Work task =>
Filtering the records below, copy only those lines that include the word "stage".

Input =>

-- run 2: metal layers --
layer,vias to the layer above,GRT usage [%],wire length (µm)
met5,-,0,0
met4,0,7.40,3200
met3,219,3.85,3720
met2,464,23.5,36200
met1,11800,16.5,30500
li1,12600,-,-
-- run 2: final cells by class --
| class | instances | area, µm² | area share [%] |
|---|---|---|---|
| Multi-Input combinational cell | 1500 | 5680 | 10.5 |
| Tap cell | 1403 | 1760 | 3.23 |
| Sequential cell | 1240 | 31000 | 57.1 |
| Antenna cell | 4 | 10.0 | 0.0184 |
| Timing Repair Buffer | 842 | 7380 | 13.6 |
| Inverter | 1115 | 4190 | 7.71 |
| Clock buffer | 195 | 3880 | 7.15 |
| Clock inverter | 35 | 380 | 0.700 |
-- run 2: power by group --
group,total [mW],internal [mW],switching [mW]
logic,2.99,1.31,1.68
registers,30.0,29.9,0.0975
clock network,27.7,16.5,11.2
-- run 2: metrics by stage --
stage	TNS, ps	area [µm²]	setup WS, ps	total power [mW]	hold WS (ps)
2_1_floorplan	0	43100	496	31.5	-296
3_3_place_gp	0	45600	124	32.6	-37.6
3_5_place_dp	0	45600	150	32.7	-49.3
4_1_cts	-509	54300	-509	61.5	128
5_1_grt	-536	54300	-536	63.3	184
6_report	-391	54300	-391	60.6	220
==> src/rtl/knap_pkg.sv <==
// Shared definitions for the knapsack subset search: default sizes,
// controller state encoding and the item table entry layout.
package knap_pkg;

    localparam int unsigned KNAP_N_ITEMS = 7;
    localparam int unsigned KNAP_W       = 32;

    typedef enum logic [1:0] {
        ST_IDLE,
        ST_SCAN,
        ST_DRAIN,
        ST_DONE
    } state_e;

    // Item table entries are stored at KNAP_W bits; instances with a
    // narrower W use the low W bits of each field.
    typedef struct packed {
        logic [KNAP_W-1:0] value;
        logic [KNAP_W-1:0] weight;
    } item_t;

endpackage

...

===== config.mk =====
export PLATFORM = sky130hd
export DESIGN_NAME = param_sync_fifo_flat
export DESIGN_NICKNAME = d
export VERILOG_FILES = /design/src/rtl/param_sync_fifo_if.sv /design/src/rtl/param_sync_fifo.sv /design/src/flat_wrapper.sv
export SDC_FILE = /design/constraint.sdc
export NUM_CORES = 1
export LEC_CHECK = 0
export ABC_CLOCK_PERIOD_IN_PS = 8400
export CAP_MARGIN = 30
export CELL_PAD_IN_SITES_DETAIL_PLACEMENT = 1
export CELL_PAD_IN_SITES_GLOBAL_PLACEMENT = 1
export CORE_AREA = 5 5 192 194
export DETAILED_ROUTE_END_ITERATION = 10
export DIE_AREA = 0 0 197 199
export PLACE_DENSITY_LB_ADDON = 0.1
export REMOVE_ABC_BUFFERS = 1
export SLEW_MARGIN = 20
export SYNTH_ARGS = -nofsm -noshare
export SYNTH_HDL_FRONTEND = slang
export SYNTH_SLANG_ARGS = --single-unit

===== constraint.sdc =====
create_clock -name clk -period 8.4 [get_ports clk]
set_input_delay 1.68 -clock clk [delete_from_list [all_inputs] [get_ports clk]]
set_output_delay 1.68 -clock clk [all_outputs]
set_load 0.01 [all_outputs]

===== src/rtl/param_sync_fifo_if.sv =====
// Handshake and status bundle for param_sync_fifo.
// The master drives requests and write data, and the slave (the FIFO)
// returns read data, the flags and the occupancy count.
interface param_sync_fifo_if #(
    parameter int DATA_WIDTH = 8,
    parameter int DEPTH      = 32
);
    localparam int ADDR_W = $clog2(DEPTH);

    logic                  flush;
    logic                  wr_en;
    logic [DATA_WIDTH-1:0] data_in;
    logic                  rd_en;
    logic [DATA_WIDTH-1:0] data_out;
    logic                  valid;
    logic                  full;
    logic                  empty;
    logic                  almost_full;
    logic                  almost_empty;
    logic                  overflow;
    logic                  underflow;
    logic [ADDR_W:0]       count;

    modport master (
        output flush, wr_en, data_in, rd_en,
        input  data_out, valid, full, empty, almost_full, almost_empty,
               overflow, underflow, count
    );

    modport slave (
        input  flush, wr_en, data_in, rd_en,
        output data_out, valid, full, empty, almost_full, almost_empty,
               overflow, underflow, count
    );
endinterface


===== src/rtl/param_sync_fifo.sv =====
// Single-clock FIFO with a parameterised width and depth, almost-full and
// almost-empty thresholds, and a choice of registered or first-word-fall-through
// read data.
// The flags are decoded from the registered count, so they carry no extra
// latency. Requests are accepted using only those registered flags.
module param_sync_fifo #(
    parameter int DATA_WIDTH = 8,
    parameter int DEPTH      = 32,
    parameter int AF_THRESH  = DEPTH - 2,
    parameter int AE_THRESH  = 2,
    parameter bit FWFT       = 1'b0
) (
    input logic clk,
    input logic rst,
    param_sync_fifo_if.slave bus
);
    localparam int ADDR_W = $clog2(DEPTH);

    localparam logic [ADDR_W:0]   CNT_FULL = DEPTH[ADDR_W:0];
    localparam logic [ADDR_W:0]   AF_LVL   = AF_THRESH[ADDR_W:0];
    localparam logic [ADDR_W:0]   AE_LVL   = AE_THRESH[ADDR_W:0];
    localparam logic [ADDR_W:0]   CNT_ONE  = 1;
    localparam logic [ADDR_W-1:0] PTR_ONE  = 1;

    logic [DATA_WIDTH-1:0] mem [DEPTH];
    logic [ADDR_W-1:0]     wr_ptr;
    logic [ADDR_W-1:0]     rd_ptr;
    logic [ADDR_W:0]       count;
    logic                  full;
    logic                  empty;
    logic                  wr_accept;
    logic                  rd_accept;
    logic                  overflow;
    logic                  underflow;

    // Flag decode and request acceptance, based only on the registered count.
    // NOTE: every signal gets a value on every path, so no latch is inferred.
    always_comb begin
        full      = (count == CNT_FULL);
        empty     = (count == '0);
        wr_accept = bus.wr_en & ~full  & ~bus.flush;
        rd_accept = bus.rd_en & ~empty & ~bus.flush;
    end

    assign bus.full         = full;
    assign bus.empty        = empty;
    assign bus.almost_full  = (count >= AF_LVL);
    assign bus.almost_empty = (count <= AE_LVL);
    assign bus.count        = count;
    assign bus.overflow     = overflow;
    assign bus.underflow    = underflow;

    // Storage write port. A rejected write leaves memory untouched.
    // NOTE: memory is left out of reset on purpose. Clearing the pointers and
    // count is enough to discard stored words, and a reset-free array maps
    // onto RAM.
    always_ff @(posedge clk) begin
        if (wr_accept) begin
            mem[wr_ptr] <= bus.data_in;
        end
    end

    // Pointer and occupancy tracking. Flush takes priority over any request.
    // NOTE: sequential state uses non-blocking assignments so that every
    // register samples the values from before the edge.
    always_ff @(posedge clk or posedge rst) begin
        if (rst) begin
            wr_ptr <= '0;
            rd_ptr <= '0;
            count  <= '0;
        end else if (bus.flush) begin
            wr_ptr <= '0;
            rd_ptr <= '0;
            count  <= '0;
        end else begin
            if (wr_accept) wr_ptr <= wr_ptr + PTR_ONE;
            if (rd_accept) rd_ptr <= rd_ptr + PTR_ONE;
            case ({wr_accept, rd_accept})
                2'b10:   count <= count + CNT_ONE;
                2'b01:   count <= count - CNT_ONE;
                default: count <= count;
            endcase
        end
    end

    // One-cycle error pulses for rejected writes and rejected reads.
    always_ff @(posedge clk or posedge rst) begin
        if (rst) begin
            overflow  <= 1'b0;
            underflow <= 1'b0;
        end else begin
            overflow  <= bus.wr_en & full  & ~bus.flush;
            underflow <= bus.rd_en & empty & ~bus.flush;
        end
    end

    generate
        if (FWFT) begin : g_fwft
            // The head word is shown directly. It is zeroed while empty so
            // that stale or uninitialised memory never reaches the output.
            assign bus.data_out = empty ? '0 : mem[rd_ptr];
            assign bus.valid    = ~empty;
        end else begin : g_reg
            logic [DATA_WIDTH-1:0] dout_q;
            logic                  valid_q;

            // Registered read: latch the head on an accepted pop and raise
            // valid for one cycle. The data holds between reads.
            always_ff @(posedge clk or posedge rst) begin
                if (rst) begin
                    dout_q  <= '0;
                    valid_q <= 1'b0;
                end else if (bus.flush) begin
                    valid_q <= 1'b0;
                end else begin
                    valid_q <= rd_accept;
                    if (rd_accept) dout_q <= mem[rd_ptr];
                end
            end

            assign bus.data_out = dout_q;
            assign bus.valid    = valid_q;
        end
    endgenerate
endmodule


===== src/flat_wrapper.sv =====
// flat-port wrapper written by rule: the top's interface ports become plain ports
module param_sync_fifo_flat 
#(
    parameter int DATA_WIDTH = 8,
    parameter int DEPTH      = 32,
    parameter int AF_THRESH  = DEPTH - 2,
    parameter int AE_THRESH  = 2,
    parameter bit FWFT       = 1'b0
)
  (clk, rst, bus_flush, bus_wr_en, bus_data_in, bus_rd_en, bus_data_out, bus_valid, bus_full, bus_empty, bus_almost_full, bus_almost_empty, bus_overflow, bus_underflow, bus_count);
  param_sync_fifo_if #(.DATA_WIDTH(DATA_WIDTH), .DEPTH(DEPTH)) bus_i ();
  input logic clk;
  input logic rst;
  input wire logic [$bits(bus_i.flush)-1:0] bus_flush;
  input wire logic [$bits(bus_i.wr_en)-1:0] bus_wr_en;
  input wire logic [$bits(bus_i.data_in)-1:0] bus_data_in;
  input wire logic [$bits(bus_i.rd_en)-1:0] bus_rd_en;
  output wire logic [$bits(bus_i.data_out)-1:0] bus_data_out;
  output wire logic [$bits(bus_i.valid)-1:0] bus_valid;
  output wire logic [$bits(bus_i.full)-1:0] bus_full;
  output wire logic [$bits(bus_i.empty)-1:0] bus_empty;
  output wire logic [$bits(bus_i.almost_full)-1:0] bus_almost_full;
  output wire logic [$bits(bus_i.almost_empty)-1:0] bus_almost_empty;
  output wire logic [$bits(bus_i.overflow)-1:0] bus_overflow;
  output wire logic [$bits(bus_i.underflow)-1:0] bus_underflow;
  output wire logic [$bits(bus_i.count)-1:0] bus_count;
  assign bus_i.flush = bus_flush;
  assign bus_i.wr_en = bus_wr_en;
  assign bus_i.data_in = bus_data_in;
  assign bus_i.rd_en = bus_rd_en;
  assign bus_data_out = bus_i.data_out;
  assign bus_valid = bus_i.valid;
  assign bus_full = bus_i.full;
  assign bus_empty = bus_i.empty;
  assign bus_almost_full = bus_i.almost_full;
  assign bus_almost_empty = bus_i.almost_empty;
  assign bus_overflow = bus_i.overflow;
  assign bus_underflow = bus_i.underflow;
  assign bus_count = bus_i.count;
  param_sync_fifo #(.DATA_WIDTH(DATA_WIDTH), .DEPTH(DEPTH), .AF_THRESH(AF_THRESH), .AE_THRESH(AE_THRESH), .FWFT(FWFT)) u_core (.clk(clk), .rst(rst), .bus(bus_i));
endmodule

Task solution =>
-- run 2: metrics by stage --
stage	TNS, ps	area [µm²]	setup WS, ps	total power [mW]	hold WS (ps)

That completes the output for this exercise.